The final stages of a massive solar power project aimed at making the Cook Islands more energy independent have almost been completed, New Zealand Foreign Minister Murray McCully said on Friday.
McCully is to lead a New Zealand Parliament delegation to the Cook Islands next week to meet with Cook Islands’ Prime Minister Henry Puna and mark the final stages of Cook Islands solar project, built at a cost of 20.5 million NZ dollars (15.24 million U.S. dollars).
The delegation would travel to the islands of Penrhyn and Manihiki to formally open the New Zealand-funded renewable energy projects, hold talks with local leaders, and take part in the annual joint ministerial forum, McCully said in a statement.

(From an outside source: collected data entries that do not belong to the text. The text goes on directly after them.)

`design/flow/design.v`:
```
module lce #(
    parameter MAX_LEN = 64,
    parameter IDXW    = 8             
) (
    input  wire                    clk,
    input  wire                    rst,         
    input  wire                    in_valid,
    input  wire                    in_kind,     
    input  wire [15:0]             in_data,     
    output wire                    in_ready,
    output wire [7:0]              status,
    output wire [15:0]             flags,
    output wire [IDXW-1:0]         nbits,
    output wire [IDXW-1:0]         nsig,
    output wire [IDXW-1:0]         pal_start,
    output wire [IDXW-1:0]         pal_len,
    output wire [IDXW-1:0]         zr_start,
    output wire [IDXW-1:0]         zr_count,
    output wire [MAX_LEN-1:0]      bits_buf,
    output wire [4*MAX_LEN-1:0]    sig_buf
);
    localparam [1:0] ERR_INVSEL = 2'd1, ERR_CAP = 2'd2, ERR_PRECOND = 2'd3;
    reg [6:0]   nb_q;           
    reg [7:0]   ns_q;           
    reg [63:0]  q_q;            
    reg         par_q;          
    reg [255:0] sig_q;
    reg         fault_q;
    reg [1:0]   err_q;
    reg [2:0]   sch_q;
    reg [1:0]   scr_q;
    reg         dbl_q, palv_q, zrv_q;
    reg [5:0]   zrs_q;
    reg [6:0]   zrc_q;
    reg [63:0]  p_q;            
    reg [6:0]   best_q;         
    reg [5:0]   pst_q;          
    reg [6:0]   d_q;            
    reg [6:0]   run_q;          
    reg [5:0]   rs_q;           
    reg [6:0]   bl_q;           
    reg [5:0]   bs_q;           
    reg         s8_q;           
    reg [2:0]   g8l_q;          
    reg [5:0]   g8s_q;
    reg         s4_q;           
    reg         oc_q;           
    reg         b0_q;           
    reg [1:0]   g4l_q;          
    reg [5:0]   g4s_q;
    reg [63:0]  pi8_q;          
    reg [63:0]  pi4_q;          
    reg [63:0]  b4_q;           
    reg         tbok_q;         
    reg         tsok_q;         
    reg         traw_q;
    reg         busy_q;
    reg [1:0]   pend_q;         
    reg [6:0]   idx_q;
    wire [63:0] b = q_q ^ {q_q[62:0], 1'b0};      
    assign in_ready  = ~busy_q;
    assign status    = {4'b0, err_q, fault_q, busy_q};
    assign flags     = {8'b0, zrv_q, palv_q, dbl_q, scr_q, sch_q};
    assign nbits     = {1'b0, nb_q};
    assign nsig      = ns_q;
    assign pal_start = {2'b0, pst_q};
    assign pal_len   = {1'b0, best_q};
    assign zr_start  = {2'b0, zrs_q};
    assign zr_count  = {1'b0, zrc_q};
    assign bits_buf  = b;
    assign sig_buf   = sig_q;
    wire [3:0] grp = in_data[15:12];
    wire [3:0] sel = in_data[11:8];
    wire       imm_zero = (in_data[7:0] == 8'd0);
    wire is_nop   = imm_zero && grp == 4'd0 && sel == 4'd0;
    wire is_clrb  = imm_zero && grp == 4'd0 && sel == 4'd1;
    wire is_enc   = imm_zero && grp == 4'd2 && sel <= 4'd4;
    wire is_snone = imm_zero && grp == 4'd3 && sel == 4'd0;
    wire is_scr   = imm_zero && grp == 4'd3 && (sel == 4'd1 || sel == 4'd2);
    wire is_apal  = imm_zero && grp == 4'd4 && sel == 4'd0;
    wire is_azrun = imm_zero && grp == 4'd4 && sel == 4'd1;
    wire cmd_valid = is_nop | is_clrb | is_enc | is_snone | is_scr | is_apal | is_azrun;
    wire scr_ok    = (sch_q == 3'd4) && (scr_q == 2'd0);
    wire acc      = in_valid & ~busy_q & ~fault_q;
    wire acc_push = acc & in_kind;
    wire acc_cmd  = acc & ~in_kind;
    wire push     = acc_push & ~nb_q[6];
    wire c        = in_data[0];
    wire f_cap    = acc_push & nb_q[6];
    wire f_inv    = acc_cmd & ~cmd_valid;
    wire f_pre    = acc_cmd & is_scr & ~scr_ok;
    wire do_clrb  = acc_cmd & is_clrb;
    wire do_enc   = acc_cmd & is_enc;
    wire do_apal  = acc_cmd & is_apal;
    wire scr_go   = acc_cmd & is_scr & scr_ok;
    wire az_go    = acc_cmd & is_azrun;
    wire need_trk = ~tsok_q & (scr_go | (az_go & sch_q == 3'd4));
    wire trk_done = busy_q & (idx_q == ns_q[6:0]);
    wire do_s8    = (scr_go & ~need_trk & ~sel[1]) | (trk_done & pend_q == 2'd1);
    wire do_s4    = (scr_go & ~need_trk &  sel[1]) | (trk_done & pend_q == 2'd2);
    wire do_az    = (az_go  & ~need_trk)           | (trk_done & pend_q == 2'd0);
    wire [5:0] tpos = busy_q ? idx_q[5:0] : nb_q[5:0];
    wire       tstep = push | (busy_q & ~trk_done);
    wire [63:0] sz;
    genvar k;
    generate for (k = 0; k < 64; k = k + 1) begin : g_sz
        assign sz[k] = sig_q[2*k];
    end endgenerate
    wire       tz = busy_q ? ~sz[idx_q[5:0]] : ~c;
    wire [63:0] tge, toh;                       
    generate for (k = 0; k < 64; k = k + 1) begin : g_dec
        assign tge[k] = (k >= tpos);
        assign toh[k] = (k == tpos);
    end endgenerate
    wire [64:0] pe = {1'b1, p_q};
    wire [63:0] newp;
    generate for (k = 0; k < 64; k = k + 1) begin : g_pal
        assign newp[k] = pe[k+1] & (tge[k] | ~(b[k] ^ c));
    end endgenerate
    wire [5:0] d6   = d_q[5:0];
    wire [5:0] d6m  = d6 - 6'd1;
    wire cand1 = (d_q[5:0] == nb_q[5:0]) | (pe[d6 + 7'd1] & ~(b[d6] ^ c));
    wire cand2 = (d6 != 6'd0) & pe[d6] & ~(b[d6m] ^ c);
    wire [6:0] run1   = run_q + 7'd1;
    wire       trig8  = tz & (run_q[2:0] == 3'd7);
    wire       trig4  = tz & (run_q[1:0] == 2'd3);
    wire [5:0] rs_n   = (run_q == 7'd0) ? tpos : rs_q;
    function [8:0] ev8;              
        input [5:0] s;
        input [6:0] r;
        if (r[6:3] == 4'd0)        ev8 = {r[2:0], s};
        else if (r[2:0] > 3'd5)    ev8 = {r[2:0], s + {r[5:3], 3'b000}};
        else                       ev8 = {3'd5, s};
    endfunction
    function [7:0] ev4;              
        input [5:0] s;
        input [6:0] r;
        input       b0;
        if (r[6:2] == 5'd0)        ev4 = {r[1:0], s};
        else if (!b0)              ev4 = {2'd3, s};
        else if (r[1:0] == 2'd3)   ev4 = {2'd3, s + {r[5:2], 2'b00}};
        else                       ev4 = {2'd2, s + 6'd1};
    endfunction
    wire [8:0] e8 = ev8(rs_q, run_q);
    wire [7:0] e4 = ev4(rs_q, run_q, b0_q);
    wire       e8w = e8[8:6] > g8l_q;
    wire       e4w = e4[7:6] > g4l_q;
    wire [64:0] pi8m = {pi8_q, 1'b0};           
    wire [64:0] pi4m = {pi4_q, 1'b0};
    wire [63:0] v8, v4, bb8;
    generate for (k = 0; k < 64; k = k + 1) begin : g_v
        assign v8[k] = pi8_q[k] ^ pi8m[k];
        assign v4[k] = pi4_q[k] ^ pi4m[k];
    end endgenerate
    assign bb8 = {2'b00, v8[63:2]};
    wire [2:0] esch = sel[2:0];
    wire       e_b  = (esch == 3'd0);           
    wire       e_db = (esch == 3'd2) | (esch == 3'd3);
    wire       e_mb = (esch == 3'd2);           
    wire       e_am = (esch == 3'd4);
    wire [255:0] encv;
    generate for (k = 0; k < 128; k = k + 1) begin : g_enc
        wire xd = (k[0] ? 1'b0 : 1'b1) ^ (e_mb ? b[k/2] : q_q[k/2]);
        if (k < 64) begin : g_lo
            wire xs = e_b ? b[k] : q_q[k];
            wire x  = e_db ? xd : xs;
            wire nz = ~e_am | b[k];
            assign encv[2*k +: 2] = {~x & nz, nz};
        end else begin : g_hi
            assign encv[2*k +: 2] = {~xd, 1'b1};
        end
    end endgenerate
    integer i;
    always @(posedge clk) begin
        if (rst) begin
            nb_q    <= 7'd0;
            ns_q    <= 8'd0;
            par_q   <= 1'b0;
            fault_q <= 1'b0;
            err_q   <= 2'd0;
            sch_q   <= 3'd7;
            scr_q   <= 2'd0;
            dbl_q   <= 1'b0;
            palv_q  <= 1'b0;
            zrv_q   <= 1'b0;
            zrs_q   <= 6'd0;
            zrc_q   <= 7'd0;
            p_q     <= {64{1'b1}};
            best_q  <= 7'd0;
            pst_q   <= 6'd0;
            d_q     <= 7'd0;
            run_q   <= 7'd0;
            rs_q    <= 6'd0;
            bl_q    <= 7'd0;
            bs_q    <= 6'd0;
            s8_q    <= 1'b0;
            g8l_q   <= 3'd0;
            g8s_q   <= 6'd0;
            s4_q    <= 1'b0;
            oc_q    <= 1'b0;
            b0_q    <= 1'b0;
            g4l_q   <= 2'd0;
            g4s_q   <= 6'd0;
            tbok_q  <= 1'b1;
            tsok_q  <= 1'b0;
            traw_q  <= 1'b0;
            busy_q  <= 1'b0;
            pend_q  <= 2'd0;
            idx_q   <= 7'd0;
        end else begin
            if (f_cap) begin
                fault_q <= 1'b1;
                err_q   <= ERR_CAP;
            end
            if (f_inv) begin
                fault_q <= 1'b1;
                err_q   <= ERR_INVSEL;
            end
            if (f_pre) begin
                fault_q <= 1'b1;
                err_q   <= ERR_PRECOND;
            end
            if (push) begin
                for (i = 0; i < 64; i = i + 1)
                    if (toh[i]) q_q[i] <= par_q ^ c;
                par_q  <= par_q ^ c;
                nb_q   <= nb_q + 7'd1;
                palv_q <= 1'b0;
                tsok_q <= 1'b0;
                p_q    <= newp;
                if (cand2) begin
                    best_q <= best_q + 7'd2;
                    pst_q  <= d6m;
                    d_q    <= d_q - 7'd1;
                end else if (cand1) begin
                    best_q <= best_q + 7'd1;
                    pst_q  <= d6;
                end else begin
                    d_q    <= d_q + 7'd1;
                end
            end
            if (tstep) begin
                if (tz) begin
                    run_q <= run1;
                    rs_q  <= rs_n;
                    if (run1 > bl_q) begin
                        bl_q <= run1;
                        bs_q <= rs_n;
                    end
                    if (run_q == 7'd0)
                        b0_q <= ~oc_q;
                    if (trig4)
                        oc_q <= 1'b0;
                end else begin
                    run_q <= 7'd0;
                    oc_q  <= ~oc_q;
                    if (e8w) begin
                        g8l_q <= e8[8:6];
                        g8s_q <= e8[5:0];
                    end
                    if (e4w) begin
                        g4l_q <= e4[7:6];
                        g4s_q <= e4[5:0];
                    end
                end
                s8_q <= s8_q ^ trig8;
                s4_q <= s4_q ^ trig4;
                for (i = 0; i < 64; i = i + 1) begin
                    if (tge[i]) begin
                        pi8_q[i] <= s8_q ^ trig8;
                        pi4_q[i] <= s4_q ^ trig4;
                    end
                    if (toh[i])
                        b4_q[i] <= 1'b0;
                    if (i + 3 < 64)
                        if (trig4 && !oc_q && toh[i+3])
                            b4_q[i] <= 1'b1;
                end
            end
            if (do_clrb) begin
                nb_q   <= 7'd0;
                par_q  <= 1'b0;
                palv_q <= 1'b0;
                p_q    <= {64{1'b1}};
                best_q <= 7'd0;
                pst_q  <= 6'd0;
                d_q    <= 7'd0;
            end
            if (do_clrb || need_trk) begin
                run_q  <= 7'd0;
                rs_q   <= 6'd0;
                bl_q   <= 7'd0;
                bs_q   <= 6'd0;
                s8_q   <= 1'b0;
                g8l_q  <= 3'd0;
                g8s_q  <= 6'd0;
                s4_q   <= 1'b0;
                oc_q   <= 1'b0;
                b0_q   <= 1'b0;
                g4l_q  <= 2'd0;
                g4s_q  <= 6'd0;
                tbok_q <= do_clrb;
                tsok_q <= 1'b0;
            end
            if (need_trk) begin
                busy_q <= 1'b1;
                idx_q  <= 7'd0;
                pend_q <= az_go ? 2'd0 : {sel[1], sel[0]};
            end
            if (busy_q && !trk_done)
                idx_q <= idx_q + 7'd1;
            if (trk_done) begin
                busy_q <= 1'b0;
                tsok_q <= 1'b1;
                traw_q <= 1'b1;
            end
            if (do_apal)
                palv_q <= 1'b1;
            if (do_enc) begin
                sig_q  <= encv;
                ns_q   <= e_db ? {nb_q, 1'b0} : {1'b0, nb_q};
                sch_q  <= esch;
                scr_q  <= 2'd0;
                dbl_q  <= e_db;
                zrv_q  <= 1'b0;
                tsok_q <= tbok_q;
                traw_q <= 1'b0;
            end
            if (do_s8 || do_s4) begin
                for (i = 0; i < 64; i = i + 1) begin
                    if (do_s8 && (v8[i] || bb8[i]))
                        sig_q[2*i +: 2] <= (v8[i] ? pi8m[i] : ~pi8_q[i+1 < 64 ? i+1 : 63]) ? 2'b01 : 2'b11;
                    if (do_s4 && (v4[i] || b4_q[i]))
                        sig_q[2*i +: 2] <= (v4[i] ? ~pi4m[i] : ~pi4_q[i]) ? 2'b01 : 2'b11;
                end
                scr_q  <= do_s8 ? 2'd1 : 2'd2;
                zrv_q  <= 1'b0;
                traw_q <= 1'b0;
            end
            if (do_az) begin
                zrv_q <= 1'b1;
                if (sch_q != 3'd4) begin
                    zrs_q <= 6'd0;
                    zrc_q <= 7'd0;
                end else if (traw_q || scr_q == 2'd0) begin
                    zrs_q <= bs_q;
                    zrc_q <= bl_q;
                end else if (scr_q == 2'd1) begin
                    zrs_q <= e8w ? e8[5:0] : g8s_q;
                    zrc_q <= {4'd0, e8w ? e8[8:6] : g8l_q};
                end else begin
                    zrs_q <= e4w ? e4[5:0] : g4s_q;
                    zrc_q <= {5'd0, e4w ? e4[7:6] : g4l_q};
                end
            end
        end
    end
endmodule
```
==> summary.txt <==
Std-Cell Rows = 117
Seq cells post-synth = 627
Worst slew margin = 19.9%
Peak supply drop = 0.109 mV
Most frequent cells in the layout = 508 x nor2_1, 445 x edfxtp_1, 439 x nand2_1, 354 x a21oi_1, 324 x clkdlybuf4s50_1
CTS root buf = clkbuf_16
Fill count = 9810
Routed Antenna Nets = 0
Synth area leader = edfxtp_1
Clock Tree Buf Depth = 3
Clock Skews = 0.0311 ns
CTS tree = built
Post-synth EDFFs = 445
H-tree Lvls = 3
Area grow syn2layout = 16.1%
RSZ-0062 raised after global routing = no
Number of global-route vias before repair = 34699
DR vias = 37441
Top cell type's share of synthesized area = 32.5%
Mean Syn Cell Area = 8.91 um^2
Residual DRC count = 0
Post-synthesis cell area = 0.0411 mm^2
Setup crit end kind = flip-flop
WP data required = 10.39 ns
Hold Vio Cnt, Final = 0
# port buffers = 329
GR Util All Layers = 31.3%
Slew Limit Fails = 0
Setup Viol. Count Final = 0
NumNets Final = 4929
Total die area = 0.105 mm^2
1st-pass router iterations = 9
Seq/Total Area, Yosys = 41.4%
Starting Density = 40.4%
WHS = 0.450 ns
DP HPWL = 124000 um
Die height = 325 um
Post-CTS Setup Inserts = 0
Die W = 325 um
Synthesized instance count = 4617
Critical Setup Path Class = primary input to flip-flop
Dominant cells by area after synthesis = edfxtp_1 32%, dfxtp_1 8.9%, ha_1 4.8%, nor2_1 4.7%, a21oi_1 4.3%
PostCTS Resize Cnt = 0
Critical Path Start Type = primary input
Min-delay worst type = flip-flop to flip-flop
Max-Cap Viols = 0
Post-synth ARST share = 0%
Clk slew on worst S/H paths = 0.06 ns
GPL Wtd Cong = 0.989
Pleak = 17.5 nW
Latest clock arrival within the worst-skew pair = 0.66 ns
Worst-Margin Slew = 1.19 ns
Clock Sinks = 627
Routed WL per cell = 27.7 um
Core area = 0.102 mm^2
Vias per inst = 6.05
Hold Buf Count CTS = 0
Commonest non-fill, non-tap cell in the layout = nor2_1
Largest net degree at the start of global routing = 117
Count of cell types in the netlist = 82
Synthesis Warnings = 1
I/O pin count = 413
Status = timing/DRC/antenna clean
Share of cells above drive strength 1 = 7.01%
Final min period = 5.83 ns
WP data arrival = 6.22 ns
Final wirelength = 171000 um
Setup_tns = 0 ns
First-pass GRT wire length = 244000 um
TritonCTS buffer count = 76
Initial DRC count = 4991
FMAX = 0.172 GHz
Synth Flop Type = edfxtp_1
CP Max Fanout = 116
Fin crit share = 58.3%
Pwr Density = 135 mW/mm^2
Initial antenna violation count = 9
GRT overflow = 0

“This year we will celebrate the 50th anniversary of Cook Islands self-government and the special relationship between New Zealand and the Cooks,” McCully said.
New Zealand formally administered the Cook Islands in 1900 and administered them as a colony until 1965.

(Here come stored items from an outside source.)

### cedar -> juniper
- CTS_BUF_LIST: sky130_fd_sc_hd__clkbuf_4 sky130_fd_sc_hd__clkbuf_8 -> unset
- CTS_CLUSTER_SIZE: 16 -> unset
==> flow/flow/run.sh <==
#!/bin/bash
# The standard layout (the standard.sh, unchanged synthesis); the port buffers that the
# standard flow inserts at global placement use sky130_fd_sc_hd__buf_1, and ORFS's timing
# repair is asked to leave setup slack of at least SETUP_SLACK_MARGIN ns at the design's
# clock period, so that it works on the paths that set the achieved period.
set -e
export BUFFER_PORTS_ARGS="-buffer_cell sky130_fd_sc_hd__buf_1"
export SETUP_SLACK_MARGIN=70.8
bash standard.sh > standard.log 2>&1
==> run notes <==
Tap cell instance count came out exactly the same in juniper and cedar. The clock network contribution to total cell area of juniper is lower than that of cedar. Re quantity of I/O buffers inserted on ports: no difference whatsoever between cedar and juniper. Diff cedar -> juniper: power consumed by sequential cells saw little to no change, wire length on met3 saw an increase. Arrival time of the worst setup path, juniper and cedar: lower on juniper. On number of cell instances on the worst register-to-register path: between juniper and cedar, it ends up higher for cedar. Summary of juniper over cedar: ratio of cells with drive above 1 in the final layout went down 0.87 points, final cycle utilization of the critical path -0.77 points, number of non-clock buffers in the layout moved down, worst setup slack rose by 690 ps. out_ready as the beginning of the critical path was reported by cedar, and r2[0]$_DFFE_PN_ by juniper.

The delegation would hold talks with Puna on the anniversary, regional issues and New Zealand development assistance to the Cook Islands.
The solar energy project is one of more than 50 major energy developments aimed at moving the Pacific nation closer towards a goal of 50-percent renewable electricity following the 2013 Pacific Energy Summit in Auckland.
New Zealand is funding renewable energy projects in the Cook Islands, Tuvalu, Kiribati, Samoa, Papua New Guinea, Tonga and Vanuatu.